A FORMER committee chairman in the House of Representatives said that three years ago, Albay Rep. Edcel Lagman “strongly advocated” for joint voting of the Senate and the House of Representatives acting as a Constituent Assembly.

“In an apparent 180-degree turn, Manong Edcel is now saying that joint voting of the House and the Senate is not desirable because the House will ‘overwhelm’ the Senate by its superiority in numbers. Why the sudden change of heart? Why is he now opposed to the joint voting of the House and the Senate?” according to Alfredo Garbin Jr., then chairman of the 18th Congress’ Committee on Constitutional Amendments, in a statement.

Whatever the reason is, the saying in Albay that being forgetful is a very strong Lagman trait looks to be justified,” added Garbin.

Citing the contents of a transcript of the body’s discussions on January 13, 2021, Garbin said Lagman referred to the long-established Supreme Court decision on the issue of joint or separate voting in the 1967 case of Gonzales vs Comelec.

I would submit that the positions should be consistent with the ruling in the case of Gonzales versus Comelec THAT THE VOTING…SHOULD NOT BE SEPARATE BUT JOINT, joint voting by all members of the constituent assembly. I would like to EMPHASIZE, IT SHOULD BE JOINT, NOT SEPARATE,” Lagman explained then, as per the transcript of that hearing.

Garbin said Lagman even pointed out the different capacities that members of Congress exercise when they sit as a legislative body and as constituent assembly. He said the minority lawmaker even explained that when members of Congress occupy the Constituent Assembly, they are not acting as legislators but merely as members of the said assembly.

There is unequivocal distinction between legislative power exercised by Congress and the constituent authority discharged by it as a constituent assembly,” Lagman said according to official congressional transcript.

Garbin, who is advocating to amend the Constitution through a people’s initiative, said Lagman’s advocacy for joint voting during the 18th Congress is the only subject matter of the current movement to amend the Constitution via People’s Initiative.

The proposed amendment to the Constitution is to only clarify the manner of voting by adding the phrase ‘voting jointly, at the call of the Senate President or the Speaker of the House of Representatives,’” Garbin added.

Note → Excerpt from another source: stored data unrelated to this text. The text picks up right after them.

What follows belongs to an exercise in optimizing a design on an open flow for small area, a short achievable clock period and few clock cycles per item; a production flow would make more cautious choices.
In this exercise RTL edits were held to simulation tests only and were not proved equivalent to the original.
Power figures rest on the tool's default switching activity, not on a simulated workload.

==> flow/design.v, too long to show whole: its modules and the start of the top module <==
// module dot4_tree: 5841 lines
// module systolic_array: 22 lines
// module bk34: 158 lines
// module control_unit: 28 lines
// module top_level_accelerator: 92 lines
module top_level_accelerator #(
    parameter N = 4,
    parameter DATA_WIDTH = 16,
    parameter ACCUM_WIDTH = 40
) (
    input clk,
    input reset,
    input start,
    input load_a_b,
    input [7:0] write_addr,
    input signed [DATA_WIDTH-1:0] write_data_a,
    input signed [DATA_WIDTH-1:0] write_data_b,
    input [7:0] read_addr,
    output signed [ACCUM_WIDTH-1:0] read_data_c,
    output done
);
  // ...
==> flow/flow/run.sh <==
#!/bin/bash
# Own layout flow: the standard flow, with one step between synthesis and
# floorplan: flow/polarity.py picks the polarity of the full adders and simple
# gates in the synthesized netlist so that fewer inverters are needed (the
# netlist's function, registers and ports are unchanged).
set -euo pipefail
R=orfs/results/${FLOW_PLATFORM}/top_level_accelerator/base

bash standard.sh synth > synth.log 2>&1
cp $R/1_2_yosys.v $R/1_2_yosys.orig.v
python3 flow/polarity.py $R/1_2_yosys.orig.v $R/1_2_yosys.v > polarity.log 2>&1
bash standard.sh > layout.log 2>&1
==> flow/flow/polarity.py <==
#!/usr/bin/env python3
"""Remove inverters from a sky130hd gate netlist by choosing the polarity of
full adders and of simple gates.

A full adder is self-dual: FA(~a, ~b, ~c) = (~sum, ~carry). So each full adder
may work on complemented inputs and give complemented outputs. A 2-input AND
may become a NAND (and so on) and give its output complemented. This script
collapses every inverter between internal nets, picks a polarity for every
full adder and such gate by local search to need as few inverters as
possible, and writes the netlist back with the inverters that remain needed.
Flip-flops, ports and all other cells keep their names and functions.

usage: polarity.py IN.v OUT.v
"""
import re
import sys
from collections import defaultdict

INV_COST = 3.7536
# cell base -> (complement base, area of base, area of complement) for _1 drive
FLIP = {
    "and2": ("nand2", 6.256, 3.7536), "nand2": ("and2", 3.7536, 6.256),
    "or2": ("nor2", 6.256, 3.7536), "nor2": ("or2", 3.7536, 6.256),
    "and3": ("nand3", 6.256, 5.0048), "nand3": ("and3", 5.0048, 6.256),
    "or3": ("nor3", 6.256, 5.0048), "nor3": ("or3", 5.0048, 6.256),
    "and4": ("nand4", 7.5072, 6.256), "nand4": ("and4", 6.256, 7.5072),
    "or4": ("nor4", 7.5072, 6.256), "nor4": ("or4", 6.256, 7.5072),
    "xor2": ("xnor2", 8.7584, 8.7584), "xnor2": ("xor2", 8.7584, 8.7584),
}
OUT_PINS = {"X", "Y", "Q", "Q_N", "SUM", "COUT", "HI", "LO"}
PFX = "sky130_fd_sc_hd__"

CELL_RE = re.compile(r"^(\s*)(" + PFX + r"\w+)\s+(\S+)\s*\((.*?)\);\s*$", re.S | re.M)
PIN_RE = re.compile(r"\.(\w+)\(([^()]*)\)")


def split_type(t):
    m = re.match(PFX + r"(\w+?)_(\d+)$", t)
    return (m.group(1), m.group(2)) if m else (t[len(PFX):], "")


def esc(n):
    """A net as written: escaped identifiers end with a space."""
    return n + " " if n.startswith("\\") else n


def main(src, dst):
    text = open(src).read()
    mod_end = text.rindex("endmodule")
    cells = []
    for m in CELL_RE.finditer(text):
        pins = [(p, n.strip()) for p, n in PIN_RE.findall(m.group(4))]
        cells.append({"type": m.group(2), "name": m.group(3), "pins": pins,
                      "span": m.span()})
    ports = set()
    for m in re.finditer(r"^\s*(input|output|inout)\s+(\[[^\]]*\]\s*)?([^;]+);", text, re.M):
        for n in m.group(3).split(","):
            ports.add(n.strip())

    def is_port(net):
        base = net.split("[")[0].strip()
        return base in ports or net in ports

    assigned = set()
    for m in re.finditer(r"^\s*assign\s+(.*?)\s*=\s*(.*?);", text, re.M):
        assigned.add(m.group(1).strip())
        assigned.add(m.group(2).strip())

    driver = {}
    loads = defaultdict(list)
    for ci, c in enumerate(cells):
        for pi, (p, n) in enumerate(c["pins"]):
            if p in OUT_PINS:
                driver[n] = (ci, p)
            else:
                loads[n].append((ci, pi))

    def inv_cell(c):
        b, _ = split_type(c["type"])
        return b in ("inv", "clkinv")

    # collapsible inverters: internal input and output nets
    removed = set()
    for ci, c in enumerate(cells):
        if inv_cell(c):
            a = dict(c["pins"])["A"]
            y = dict(c["pins"])["Y"]
            if is_port(a) or is_port(y) or a in assigned or y in assigned:
                continue
            if a.startswith(("1'", "0'")):
                continue
            removed.add(ci)

    def root(net):
        """(root net, parity) through removed inverters."""
        par = 0
        seen = 0
        while net in driver and driver[net][0] in removed:
            net = dict(cells[driver[net][0]]["pins"])["A"]
            par ^= 1
            seen += 1
            assert seen < 1000
        return net, par

    # variables
    var_of_cell = {}
    cost0 = {}
    cost1 = {}
    for ci, c in enumerate(cells):
        if ci in removed:
            continue
        b, drive = split_type(c["type"])
        if b == "fa":
            var_of_cell[ci] = len(var_of_cell)
            cost0[ci] = cost1[ci] = 0.0
        elif b in FLIP and drive == "1":
            var_of_cell[ci] = len(var_of_cell)
            cost0[ci] = FLIP[b][1]
            cost1[ci] = FLIP[b][2]
    nv = len(var_of_cell)
    cell_of_var = {v: ci for ci, v in var_of_cell.items()}

    # consumers: for each root net, list of (cell index, pin index, parity, var or None)
    cons = defaultdict(list)
    for ci, c in enumerate(cells):
        if ci in removed:
            continue
        b, _ = split_type(c["type"])
        for pi, (p, n) in enumerate(c["pins"]):
            if p in OUT_PINS:
                continue
            r, par = root(n)
            v = var_of_cell.get(ci) if b == "fa" else None
            cons[r].append((ci, pi, par, v))
    # root nets driven by a variable cell
    drv_var = {}
    for ci, v in var_of_cell.items():
        for p, n in cells[ci]["pins"]:
            if p in OUT_PINS:
                drv_var[n] = v
    # nets each variable touches
    touch = defaultdict(set)
    for r, lst in cons.items():
        if r in drv_var:
            touch[drv_var[r]].add(r)
        for (_, _, _, v) in lst:
            if v is not None:
                touch[v].add(r)

    y = [0] * nv

    def need_inv(r):
        xr = y[drv_var[r]] if r in drv_var else 0
        for (_, _, par, v) in cons[r]:
            want = par ^ (y[v] if v is not None else 0)
            if want != xr:
                return True
        return False

    def total():
        s = sum(INV_COST for r in cons if need_inv(r))
        s += sum(cost1[cell_of_var[v]] if y[v] else cost0[cell_of_var[v]] for v in range(nv))
        return s

    def local(v):
        ci = cell_of_var[v]
        s = cost1[ci] if y[v] else cost0[ci]
        s += sum(INV_COST for r in touch[v] if need_inv(r))
        return s

    start = total()

    def search():
        improved = True
        passes = 0
        while improved and passes < 50:
            improved = False
            passes += 1
            for v in range(nv):
                before = local(v)
                y[v] ^= 1
                after = local(v)
                if after < before - 1e-9:
                    improved = True
                else:
                    y[v] ^= 1

    best = None
    parent = list(range(nv))
    rel = [0] * nv          # parity to parent

    def find(v):
        path = []
        while parent[v] != v:
            path.append(v)
            v = parent[v]
        # compress
        for u in reversed(path):
            p = parent[u]
            if p != v:
                rel[u] ^= rel[p]
                parent[u] = v
        return v

    def parity(v):
        find(v)
        return rel[v] if parent[v] != v else 0

    conflicts = 0
    for r, lst in cons.items():
        if r not in drv_var:
            continue
        g = drv_var[r]
        for (_, _, par, v) in lst:
            if v is None:
                continue
            a, b = find(g), find(v)
            pa, pb = parity(g), parity(v)
            if a == b:
                if pa ^ pb != par:
                    conflicts += 1
                continue
            parent[a] = b
            rel[a] = pa ^ pb ^ par
    groups = defaultdict(list)
    for v in range(nv):
        groups[find(v)].append((v, parity(v)))
    gtouch = {}
    for gid, members in groups.items():
        ts = set()
        for v, _ in members:
            ts |= touch[v]
        gtouch[gid] = ts

    def glocal(gid):
        s = 0.0
        for v, _ in groups[gid]:
            ci = cell_of_var[v]
            s += cost1[ci] if y[v] else cost0[ci]
        s += sum(INV_COST for r in gtouch[gid] if need_inv(r))
        return s

    def gsearch():
        improved = True
        passes = 0
        while improved and passes < 50:
            improved = False
            passes += 1
            for gid, members in groups.items():
                before = glocal(gid)
                for v, _ in members:
                    y[v] ^= 1
                after = glocal(gid)
                if after < before - 1e-9:
                    improved = True
                else:
                    for v, _ in members:
                        y[v] ^= 1

    for init in (0, 1):
        for gid, members in groups.items():
            for v, p in members:
                y[v] = p ^ init
        gsearch()
        search()
        t = total()
        if best is None or t < best[0]:
            best = (t, list(y))
    print("groups %d, conflicts %d" % (len(groups), conflicts))
    for init in (0, 1):
        for v in range(nv):
            b, _ = split_type(cells[cell_of_var[v]]["type"])
            if b == "fa":
                y[v] = init
            elif b in ("and2", "or2", "and3", "or3", "and4", "or4"):
                y[v] = init
            else:
                y[v] = 0
        search()
        t = total()
        if best is None or t < best[0]:
            best = (t, list(y))
    y[:] = best[1]
    final = best[0]

    # rewrite
    new_nets = []
    new_cells = []
    inv_net = {}

    def inverted(r):
        if r not in inv_net:
            nn = "_pinv_%d_" % len(inv_net)
            inv_net[r] = nn
            new_nets.append(nn)
            new_cells.append("  %sinv_1 _pinvc_%d_ (\n    .A(%s),\n    .Y(%s)\n  );\n"
                             % (PFX, len(new_cells), esc(r), nn))
        return inv_net[r]

    conn = {}
    for r, lst in cons.items():
        xr = y[drv_var[r]] if r in drv_var else 0
        for (ci, pi, par, v) in lst:
            want = par ^ (y[v] if v is not None else 0)
            conn[(ci, pi)] = r if want == xr else inverted(r)

    out = []
    pos = 0
    for ci, c in enumerate(cells):
        s, e = c["span"]
        out.append(text[pos:s])
        pos = e
        if ci in removed:
            continue
        t = c["type"]
        v = var_of_cell.get(ci)
        b, drive = split_type(t)
        if v is not None and y[v] and b in FLIP:
            t = PFX + FLIP[b][0] + "_" + drive
        pins = []
        nb, _ = split_type(t)
        for pi, (p, n) in enumerate(c["pins"]):
            if t != c["type"] and p in ("X", "Y"):
                p = "Y" if nb.startswith(("nand", "nor", "xnor")) else "X"
            pins.append("    .%s(%s)" % (p, esc(conn.get((ci, pi), n) if p not in OUT_PINS else n)))
        out.append("  %s %s (\n%s\n  );" % (t, c["name"], ",\n".join(pins)))
    tail = text[pos:]
    me = tail.rindex("endmodule")
    out.append(tail[:me])
    for nn in new_nets:
        out.append("  wire %s;\n" % nn)
    out.extend(new_cells)
    out.append(tail[me:])
    open(dst, "w").write("".join(out))
    nfl = sum(1 for v in range(nv) if y[v])
    print("polarity: %d inverters collapsed, %d variables (%d flipped), %d inverters added;"
          " cost %.0f -> %.0f um2" % (len(removed), nv, nfl, len(inv_net), start, final))


if __name__ == "__main__":
    main(sys.argv[1], sys.argv[2])
==> flow/standard.sh <==
#!/bin/bash
# synth_recipe.tcl (not shown) runs the flow's synth.tcl, then flattens the netlist and writes it again
# the make line also repeats each setting of config.mk as NAME=value (left out here)
make -C /OpenROAD-flow-scripts/flow DESIGN_CONFIG=/design/flow/config.mk WORK_HOME=/design/flow/orfs CLKGATE_MAP_FILE= SYNTH_SCRIPT=/design/flow/synth_recipe.tcl "${@:-finish}"
==> flow/config.mk <==
export PLATFORM = sky130hd
export DESIGN_NAME = top_level_accelerator
export DESIGN_NICKNAME = top_level_accelerator
export VERILOG_FILES = /design/flow/design.v
export SDC_FILE = /design/flow/constraint.sdc
export NUM_CORES = 4
export LEC_CHECK = 0
export ABC_AREA = 1
export CAP_MARGIN = 20
export CORE_MARGIN = 2
export CORE_UTILIZATION = 65
export CTS_CLUSTER_DIAMETER = 60
export CTS_CLUSTER_SIZE = 30
export PLACE_DENSITY = 0.8
export SETUP_SLACK_MARGIN = 4.6
export SLEW_MARGIN = 20
==> flow/constraint.sdc <==
create_clock -name core_clock -period 10.0 [get_ports {clk}]
set_input_delay 2.0000 -clock core_clock [delete_from_list [all_inputs] [get_ports {clk}]]
set_output_delay 2.0000 -clock core_clock [all_outputs]
set_load 0.01 [all_outputs]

In March 2023, the House of Representatives has approved on third and final reading Resolution of Both Houses (RBH) 6 which calls for a constitutional convention (con-con) to amend the 1987 Constitution. RBH No. 6 received 301 yes votes, six no votes, and one abstention.

In December 2023, Speaker Martin Romualdez said the House will revive talks on Charter change come 2024.